• [EXERCISE]: Go through the lines below. Copy those with "full".

• [INFORMATION GIVEN]:
-------------------------

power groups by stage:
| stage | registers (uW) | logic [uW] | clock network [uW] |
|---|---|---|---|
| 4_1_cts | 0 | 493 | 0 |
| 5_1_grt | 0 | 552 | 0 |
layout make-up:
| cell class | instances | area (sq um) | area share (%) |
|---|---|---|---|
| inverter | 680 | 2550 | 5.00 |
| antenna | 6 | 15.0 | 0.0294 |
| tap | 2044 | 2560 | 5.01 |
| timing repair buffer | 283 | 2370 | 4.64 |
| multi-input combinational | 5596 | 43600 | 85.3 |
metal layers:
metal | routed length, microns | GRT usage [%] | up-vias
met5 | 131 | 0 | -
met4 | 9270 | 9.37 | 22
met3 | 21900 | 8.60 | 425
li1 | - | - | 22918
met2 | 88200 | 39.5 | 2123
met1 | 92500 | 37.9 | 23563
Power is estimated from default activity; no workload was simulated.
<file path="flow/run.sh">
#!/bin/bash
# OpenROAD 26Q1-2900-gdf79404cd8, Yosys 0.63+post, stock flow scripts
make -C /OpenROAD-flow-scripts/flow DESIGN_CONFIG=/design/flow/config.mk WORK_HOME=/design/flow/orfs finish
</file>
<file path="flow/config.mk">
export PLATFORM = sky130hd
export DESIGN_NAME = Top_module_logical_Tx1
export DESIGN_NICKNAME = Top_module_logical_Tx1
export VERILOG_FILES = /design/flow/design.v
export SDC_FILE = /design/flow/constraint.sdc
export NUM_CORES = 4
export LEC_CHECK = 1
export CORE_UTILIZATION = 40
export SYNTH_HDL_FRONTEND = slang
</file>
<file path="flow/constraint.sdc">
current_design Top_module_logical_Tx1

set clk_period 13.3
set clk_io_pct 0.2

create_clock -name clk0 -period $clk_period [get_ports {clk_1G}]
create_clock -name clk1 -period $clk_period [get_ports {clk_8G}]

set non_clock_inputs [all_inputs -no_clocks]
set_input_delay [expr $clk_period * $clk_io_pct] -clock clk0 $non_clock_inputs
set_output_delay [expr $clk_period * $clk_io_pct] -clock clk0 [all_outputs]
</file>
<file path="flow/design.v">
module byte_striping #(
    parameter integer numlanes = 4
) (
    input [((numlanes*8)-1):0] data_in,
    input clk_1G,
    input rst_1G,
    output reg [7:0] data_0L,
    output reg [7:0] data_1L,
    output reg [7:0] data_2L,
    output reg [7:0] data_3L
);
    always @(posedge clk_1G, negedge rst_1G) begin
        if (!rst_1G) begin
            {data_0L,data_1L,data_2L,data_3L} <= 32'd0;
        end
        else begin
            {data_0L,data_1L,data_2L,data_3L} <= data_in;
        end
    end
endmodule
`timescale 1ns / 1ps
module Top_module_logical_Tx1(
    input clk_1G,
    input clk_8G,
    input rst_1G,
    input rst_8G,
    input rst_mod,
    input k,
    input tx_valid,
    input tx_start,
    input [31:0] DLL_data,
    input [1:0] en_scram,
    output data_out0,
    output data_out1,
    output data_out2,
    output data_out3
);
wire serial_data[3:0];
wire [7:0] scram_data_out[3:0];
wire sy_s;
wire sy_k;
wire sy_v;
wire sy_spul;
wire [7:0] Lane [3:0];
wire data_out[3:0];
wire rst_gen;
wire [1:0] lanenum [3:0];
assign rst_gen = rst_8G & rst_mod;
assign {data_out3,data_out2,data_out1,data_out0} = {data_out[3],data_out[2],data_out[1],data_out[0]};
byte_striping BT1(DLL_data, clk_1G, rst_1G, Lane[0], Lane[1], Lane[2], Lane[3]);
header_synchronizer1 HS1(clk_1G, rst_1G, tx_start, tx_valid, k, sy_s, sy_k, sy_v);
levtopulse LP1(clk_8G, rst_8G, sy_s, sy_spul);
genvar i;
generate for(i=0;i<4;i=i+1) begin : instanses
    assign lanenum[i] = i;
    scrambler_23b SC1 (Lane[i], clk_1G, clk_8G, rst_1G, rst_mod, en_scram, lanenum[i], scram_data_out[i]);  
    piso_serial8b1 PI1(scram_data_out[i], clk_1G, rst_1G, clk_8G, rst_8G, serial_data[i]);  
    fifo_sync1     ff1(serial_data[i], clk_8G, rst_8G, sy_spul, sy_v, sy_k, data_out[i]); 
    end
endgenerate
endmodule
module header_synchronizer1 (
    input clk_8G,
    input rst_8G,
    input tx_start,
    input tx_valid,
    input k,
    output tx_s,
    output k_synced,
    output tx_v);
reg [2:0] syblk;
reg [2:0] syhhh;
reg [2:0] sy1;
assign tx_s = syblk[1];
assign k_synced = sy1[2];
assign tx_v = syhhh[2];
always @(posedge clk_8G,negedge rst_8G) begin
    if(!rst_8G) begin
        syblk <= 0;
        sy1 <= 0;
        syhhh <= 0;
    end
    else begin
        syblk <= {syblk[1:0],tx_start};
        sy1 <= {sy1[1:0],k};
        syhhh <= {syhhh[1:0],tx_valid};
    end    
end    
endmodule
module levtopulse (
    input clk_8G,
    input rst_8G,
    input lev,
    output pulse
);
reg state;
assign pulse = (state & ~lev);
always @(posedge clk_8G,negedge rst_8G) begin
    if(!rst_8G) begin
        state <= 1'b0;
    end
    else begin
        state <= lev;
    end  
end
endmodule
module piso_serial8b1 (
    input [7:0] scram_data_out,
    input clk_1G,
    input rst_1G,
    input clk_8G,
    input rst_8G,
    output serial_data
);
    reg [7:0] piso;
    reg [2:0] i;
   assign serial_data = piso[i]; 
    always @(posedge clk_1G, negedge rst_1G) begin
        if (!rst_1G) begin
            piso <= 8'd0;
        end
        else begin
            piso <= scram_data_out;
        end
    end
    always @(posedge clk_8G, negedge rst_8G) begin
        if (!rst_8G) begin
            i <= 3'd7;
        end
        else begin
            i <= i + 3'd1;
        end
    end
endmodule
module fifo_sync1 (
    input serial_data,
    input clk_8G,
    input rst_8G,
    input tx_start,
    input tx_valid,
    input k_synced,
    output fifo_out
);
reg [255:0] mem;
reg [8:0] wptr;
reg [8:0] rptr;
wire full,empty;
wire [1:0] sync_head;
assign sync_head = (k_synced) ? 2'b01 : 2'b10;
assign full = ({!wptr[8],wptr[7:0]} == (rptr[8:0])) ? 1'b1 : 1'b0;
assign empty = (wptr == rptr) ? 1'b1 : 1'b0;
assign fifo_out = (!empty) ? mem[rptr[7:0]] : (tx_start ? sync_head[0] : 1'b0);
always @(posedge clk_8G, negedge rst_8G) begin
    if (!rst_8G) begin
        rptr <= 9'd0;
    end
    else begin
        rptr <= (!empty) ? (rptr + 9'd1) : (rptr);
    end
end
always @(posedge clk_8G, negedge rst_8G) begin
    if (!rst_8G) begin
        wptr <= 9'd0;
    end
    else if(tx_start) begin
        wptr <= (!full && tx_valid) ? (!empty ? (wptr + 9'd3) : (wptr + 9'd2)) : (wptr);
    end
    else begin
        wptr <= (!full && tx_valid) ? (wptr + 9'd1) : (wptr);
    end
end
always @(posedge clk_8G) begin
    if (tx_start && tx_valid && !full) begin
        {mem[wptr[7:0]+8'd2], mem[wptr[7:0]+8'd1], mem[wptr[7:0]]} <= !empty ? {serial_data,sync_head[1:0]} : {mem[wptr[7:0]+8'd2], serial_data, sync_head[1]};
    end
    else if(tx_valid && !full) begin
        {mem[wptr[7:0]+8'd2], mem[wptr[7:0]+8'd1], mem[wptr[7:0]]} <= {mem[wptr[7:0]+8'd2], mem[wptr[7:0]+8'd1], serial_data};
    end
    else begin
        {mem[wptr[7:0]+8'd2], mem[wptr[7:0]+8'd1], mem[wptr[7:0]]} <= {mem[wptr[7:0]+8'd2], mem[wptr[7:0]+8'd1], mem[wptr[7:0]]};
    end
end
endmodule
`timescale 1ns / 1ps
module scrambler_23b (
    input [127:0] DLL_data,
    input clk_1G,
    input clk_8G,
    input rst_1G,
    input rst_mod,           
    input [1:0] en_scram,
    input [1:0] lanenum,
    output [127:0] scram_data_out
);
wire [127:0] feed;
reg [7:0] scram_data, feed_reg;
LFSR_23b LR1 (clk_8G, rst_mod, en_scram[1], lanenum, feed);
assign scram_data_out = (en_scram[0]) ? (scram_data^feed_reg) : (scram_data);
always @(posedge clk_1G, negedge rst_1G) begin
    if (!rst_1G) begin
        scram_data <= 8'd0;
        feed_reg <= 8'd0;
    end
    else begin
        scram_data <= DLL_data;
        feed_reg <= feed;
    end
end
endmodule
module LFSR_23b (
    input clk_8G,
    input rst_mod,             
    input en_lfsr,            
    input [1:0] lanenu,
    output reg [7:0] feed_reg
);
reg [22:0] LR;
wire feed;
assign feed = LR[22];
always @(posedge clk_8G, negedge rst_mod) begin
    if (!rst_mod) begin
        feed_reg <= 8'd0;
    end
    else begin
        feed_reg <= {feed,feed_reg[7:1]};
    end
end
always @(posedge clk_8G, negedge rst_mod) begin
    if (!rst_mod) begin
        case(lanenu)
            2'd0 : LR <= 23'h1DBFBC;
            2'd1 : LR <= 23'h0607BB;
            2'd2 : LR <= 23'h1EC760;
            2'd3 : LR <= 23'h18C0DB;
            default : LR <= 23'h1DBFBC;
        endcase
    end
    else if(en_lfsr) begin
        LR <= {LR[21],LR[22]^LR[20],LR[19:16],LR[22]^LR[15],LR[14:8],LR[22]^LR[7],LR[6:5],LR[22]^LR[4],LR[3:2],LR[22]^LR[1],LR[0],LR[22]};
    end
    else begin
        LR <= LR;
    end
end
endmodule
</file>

-------------------------

• [WRITTEN ANSWER]:
wire full,empty;
assign full = ({!wptr[8],wptr[7:0]} == (rptr[8:0])) ? 1'b1 : 1'b0;
        wptr <= (!full && tx_valid) ? (!empty ? (wptr + 9'd3) : (wptr + 9'd2)) : (wptr);
        wptr <= (!full && tx_valid) ? (wptr + 9'd1) : (wptr);
    if (tx_start && tx_valid && !full) begin
    else if(tx_valid && !full) begin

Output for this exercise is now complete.